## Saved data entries
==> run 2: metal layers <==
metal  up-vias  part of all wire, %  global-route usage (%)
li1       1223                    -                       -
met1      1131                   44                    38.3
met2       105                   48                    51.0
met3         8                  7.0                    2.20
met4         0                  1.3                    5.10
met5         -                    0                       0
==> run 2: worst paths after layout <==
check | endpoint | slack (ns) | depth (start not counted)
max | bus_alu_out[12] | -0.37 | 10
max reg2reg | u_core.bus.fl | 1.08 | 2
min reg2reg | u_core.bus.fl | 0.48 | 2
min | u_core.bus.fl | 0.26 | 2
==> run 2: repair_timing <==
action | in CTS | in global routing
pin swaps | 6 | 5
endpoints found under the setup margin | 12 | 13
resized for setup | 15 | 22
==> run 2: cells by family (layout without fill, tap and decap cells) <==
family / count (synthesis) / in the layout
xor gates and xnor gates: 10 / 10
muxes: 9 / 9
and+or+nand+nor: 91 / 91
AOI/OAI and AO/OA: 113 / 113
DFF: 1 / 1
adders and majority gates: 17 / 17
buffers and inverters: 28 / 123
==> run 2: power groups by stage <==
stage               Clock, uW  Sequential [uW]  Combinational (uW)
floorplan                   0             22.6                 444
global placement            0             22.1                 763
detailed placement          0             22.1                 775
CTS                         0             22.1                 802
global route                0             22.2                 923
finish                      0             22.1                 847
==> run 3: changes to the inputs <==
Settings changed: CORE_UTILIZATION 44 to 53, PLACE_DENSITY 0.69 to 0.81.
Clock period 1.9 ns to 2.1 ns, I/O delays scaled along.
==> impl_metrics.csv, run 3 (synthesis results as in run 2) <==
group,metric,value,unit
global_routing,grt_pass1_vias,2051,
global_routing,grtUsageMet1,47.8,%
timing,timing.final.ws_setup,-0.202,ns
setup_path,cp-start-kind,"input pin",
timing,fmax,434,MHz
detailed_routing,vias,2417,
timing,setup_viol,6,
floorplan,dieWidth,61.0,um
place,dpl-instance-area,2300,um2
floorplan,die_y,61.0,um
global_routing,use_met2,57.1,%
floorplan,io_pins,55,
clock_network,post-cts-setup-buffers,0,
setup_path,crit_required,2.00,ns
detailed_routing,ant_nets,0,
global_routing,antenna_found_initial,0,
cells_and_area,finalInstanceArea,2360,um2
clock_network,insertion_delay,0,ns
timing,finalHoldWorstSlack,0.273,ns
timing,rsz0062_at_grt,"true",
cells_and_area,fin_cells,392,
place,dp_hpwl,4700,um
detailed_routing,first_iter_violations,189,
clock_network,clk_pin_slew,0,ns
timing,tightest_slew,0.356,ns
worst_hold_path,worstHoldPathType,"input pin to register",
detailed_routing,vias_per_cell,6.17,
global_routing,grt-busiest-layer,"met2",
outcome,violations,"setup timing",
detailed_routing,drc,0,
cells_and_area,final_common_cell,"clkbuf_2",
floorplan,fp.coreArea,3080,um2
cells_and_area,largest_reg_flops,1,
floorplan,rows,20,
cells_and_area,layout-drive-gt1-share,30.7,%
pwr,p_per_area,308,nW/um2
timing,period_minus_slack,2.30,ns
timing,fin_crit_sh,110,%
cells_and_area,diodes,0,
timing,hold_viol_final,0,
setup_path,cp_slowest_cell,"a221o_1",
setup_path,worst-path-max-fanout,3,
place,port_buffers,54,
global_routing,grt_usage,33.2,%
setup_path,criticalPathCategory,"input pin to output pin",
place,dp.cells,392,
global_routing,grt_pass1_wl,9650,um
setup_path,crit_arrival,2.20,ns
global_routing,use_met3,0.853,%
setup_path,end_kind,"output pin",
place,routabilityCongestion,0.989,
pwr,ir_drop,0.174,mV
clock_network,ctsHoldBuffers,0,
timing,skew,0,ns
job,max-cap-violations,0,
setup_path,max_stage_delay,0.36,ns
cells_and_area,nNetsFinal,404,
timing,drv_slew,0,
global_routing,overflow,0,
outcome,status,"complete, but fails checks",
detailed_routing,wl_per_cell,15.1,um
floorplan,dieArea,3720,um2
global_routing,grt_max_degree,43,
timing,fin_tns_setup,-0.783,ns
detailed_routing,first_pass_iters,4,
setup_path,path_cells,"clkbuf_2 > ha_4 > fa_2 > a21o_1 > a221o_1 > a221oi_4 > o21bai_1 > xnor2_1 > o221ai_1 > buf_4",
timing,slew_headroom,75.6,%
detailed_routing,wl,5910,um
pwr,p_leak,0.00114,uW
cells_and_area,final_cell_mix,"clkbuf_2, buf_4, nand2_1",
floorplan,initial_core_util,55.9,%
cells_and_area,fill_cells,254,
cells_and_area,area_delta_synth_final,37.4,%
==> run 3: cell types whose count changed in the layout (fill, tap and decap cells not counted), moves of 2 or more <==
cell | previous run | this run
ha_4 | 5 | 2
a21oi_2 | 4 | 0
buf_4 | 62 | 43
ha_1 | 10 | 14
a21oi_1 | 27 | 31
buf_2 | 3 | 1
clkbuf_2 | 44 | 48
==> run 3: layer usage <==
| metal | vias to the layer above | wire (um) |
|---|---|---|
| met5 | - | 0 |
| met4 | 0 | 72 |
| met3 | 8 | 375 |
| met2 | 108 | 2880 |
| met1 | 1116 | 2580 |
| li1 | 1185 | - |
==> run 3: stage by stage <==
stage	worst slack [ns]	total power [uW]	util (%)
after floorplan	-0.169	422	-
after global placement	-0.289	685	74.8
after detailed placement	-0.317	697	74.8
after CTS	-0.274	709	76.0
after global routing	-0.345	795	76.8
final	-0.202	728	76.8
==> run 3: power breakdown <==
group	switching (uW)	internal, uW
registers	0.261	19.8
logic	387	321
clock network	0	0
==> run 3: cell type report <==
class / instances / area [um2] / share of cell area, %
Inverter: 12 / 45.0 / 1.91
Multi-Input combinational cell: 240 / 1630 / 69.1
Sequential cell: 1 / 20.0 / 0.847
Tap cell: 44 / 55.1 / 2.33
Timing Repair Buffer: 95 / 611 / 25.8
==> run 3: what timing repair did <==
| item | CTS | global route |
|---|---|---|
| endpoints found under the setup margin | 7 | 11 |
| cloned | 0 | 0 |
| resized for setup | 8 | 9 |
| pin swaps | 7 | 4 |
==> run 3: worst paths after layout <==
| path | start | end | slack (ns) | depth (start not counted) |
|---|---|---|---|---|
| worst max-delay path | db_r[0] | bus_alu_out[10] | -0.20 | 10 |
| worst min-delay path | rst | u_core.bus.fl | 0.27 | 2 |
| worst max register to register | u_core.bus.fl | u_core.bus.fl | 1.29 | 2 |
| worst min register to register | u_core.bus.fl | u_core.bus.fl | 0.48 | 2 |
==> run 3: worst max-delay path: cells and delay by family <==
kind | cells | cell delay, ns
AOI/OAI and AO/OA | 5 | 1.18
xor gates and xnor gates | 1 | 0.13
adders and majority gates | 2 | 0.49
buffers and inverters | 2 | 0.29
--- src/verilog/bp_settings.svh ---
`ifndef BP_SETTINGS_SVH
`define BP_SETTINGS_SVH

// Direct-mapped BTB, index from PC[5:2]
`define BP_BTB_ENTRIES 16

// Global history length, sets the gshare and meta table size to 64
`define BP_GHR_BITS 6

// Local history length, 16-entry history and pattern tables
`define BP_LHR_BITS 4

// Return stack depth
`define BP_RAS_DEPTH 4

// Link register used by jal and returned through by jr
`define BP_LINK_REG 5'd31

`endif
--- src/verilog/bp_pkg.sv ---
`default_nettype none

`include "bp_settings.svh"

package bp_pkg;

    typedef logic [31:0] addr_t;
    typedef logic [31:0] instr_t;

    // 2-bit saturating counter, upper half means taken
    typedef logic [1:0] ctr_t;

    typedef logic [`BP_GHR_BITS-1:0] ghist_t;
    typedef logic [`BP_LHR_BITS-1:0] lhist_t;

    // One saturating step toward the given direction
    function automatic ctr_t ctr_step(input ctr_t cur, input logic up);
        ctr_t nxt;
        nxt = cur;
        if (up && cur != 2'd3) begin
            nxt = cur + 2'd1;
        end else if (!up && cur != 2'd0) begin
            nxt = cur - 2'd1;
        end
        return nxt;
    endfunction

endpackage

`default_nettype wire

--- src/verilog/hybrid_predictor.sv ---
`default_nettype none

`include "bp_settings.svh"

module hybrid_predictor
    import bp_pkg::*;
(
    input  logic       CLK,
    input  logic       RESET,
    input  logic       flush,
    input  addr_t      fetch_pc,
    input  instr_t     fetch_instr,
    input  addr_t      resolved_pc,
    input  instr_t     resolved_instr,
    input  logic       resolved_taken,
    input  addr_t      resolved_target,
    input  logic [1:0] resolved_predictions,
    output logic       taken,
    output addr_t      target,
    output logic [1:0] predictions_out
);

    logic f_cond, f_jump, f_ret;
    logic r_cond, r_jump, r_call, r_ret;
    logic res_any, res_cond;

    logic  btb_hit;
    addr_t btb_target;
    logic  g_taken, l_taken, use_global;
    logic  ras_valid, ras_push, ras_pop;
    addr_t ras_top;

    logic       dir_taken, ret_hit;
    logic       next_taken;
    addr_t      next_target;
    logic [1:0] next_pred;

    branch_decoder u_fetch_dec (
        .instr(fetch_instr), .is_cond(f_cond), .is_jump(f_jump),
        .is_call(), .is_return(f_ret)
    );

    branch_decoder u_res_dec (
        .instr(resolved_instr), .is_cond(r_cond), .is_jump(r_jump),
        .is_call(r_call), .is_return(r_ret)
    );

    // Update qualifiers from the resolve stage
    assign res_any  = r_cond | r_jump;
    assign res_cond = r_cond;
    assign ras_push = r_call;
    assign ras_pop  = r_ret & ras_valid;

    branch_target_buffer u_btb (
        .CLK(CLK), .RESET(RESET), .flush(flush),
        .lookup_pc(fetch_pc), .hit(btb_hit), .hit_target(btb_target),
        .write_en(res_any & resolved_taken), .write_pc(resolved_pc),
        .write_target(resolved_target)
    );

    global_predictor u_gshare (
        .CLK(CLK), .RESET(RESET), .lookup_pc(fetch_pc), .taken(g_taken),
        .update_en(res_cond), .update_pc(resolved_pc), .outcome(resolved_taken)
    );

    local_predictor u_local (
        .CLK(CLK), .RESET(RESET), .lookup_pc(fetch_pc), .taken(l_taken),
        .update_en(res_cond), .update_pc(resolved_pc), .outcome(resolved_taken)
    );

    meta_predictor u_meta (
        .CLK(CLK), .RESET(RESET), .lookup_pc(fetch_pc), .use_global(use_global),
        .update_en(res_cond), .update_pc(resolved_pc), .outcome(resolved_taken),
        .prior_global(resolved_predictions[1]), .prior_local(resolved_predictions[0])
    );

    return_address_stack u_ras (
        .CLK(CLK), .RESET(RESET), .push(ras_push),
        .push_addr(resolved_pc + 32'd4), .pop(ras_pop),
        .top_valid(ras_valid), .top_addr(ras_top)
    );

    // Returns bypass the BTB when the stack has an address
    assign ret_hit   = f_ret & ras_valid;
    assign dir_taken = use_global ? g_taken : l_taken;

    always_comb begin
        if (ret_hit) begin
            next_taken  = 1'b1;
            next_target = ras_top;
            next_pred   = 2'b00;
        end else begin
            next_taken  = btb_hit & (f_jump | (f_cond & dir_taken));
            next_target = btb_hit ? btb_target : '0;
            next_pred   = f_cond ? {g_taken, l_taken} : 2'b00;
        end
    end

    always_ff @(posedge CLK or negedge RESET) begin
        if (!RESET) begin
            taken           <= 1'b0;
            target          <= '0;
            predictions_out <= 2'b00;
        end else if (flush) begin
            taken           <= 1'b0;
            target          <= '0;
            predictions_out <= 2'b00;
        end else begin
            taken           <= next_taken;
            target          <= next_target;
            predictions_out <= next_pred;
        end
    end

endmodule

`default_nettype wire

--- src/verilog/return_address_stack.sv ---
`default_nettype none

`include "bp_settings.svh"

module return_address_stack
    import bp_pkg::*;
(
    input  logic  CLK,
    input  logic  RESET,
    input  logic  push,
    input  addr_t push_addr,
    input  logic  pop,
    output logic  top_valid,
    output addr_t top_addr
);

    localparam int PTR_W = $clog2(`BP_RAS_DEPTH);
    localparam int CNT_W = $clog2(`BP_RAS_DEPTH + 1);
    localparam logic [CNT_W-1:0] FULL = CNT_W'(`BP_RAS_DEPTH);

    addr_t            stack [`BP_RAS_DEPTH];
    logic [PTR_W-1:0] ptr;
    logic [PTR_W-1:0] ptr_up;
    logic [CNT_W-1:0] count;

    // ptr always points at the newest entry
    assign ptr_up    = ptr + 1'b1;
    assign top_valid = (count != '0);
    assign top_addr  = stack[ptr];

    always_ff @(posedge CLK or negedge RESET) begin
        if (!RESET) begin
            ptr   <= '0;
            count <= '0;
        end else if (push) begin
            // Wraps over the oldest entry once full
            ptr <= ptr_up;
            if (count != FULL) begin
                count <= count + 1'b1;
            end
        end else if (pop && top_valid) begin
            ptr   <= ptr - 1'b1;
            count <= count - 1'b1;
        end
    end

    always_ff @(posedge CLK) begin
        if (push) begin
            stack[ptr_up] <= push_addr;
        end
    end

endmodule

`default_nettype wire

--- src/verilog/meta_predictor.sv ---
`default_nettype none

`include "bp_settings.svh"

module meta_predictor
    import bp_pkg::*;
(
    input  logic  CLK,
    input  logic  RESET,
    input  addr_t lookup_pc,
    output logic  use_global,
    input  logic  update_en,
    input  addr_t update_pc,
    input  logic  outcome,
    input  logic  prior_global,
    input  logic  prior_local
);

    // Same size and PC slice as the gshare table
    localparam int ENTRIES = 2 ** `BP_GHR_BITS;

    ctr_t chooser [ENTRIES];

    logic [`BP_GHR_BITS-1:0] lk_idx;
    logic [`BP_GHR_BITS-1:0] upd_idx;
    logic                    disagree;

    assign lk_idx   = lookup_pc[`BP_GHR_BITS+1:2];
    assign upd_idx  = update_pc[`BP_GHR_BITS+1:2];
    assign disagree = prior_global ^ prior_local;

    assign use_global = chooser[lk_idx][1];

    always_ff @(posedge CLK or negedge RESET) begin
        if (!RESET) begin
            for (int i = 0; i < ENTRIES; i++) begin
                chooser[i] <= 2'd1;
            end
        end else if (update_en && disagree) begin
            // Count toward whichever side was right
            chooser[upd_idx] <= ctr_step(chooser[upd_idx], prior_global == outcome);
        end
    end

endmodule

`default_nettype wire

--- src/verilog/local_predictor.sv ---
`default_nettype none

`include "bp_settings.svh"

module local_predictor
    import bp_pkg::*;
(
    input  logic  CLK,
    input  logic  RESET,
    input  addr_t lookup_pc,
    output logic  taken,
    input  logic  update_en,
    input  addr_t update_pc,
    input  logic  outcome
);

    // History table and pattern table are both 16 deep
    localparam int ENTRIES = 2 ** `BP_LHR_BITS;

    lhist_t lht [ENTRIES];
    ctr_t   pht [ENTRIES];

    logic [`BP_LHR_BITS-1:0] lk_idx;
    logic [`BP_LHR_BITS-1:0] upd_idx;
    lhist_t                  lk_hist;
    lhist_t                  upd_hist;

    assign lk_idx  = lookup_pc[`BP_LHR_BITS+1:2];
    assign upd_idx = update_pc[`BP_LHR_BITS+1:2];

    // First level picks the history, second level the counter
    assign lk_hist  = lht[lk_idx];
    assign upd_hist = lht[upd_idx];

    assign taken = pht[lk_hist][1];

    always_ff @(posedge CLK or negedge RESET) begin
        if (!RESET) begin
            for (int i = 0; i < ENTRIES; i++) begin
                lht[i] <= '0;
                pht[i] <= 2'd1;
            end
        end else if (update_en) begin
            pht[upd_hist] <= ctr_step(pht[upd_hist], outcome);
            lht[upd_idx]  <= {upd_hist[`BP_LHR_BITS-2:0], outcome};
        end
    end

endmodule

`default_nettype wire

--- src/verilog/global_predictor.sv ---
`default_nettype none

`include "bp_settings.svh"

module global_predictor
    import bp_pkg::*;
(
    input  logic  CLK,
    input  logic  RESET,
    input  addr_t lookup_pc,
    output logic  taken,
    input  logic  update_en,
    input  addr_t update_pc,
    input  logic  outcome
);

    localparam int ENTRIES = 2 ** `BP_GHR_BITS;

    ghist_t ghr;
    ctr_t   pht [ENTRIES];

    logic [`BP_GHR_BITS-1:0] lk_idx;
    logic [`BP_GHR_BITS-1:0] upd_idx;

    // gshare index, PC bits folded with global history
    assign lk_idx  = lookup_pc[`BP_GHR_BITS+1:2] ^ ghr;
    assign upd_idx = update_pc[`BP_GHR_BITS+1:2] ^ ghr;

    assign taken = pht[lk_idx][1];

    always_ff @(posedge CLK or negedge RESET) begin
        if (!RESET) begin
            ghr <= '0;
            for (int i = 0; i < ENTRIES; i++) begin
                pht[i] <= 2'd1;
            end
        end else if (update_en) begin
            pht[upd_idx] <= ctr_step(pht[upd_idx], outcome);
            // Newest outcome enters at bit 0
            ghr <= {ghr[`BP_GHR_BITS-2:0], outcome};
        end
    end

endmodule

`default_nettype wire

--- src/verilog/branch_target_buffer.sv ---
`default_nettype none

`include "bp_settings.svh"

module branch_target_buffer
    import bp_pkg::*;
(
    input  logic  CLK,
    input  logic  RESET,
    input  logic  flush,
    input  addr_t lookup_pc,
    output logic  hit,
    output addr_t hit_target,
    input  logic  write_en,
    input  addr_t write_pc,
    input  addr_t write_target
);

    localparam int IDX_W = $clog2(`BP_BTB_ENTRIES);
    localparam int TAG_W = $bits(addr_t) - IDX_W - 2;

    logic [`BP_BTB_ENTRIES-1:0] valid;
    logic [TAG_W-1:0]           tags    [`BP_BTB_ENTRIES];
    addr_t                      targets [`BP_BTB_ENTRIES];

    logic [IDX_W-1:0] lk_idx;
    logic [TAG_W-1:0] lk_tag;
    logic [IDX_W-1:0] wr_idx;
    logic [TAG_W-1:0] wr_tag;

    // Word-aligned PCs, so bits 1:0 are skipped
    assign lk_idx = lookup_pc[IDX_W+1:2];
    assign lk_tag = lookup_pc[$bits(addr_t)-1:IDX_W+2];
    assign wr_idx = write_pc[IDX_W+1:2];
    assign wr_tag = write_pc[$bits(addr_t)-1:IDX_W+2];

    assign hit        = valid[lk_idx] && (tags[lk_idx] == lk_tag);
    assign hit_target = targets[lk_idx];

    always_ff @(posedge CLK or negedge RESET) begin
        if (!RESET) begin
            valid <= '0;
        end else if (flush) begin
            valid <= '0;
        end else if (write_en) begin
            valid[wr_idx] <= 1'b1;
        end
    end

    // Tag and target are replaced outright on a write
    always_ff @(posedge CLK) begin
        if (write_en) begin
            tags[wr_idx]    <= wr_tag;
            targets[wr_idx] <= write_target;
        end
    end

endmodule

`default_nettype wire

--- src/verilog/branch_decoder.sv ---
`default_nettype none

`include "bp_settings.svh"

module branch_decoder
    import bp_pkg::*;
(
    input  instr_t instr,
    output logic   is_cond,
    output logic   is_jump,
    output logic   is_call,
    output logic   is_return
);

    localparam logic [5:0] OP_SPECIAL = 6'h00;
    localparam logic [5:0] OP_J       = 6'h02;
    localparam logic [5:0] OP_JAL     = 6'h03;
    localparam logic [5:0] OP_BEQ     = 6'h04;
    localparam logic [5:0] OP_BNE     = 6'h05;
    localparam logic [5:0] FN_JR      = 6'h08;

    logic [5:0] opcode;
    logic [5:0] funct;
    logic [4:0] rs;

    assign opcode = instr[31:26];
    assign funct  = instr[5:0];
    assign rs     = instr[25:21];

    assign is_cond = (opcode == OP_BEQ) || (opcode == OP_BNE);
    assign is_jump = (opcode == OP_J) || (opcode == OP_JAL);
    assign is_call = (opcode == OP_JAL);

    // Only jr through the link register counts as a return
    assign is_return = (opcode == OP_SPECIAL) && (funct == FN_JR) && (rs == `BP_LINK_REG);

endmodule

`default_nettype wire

...

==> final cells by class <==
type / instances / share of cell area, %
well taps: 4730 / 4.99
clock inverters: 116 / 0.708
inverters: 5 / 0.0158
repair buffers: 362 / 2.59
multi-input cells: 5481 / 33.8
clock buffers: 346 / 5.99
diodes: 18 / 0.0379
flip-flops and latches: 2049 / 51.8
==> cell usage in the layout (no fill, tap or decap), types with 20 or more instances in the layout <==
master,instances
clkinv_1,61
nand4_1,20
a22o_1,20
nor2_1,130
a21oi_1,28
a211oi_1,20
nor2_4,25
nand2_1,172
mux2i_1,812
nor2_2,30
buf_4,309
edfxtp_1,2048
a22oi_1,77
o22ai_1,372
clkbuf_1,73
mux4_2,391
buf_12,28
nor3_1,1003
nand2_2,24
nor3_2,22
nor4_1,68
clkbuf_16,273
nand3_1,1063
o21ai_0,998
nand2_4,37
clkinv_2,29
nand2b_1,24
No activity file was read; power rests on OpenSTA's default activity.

## Your task
Look through the data above and return exactly the lines from the one that contains "cells_and_area,layout-drive-gt1-share,30.7,%" to the one that contains "pwr,p_leak,0.00114,uW", inclusive, with nothing else.

## Result for this exercise
cells_and_area,layout-drive-gt1-share,30.7,%
pwr,p_per_area,308,nW/um2
timing,period_minus_slack,2.30,ns
timing,fin_crit_sh,110,%
cells_and_area,diodes,0,
timing,hold_viol_final,0,
setup_path,cp_slowest_cell,"a221o_1",
setup_path,worst-path-max-fanout,3,
place,port_buffers,54,
global_routing,grt_usage,33.2,%
setup_path,criticalPathCategory,"input pin to output pin",
place,dp.cells,392,
global_routing,grt_pass1_wl,9650,um
setup_path,crit_arrival,2.20,ns
global_routing,use_met3,0.853,%
setup_path,end_kind,"output pin",
place,routabilityCongestion,0.989,
pwr,ir_drop,0.174,mV
clock_network,ctsHoldBuffers,0,
timing,skew,0,ns
job,max-cap-violations,0,
setup_path,max_stage_delay,0.36,ns
cells_and_area,nNetsFinal,404,
timing,drv_slew,0,
global_routing,overflow,0,
outcome,status,"complete, but fails checks",
detailed_routing,wl_per_cell,15.1,um
floorplan,dieArea,3720,um2
global_routing,grt_max_degree,43,
timing,fin_tns_setup,-0.783,ns
detailed_routing,first_pass_iters,4,
setup_path,path_cells,"clkbuf_2 > ha_4 > fa_2 > a21o_1 > a221o_1 > a221oi_4 > o21bai_1 > xnor2_1 > o221ai_1 > buf_4",
timing,slew_headroom,75.6,%
detailed_routing,wl,5910,um
pwr,p_leak,0.00114,uW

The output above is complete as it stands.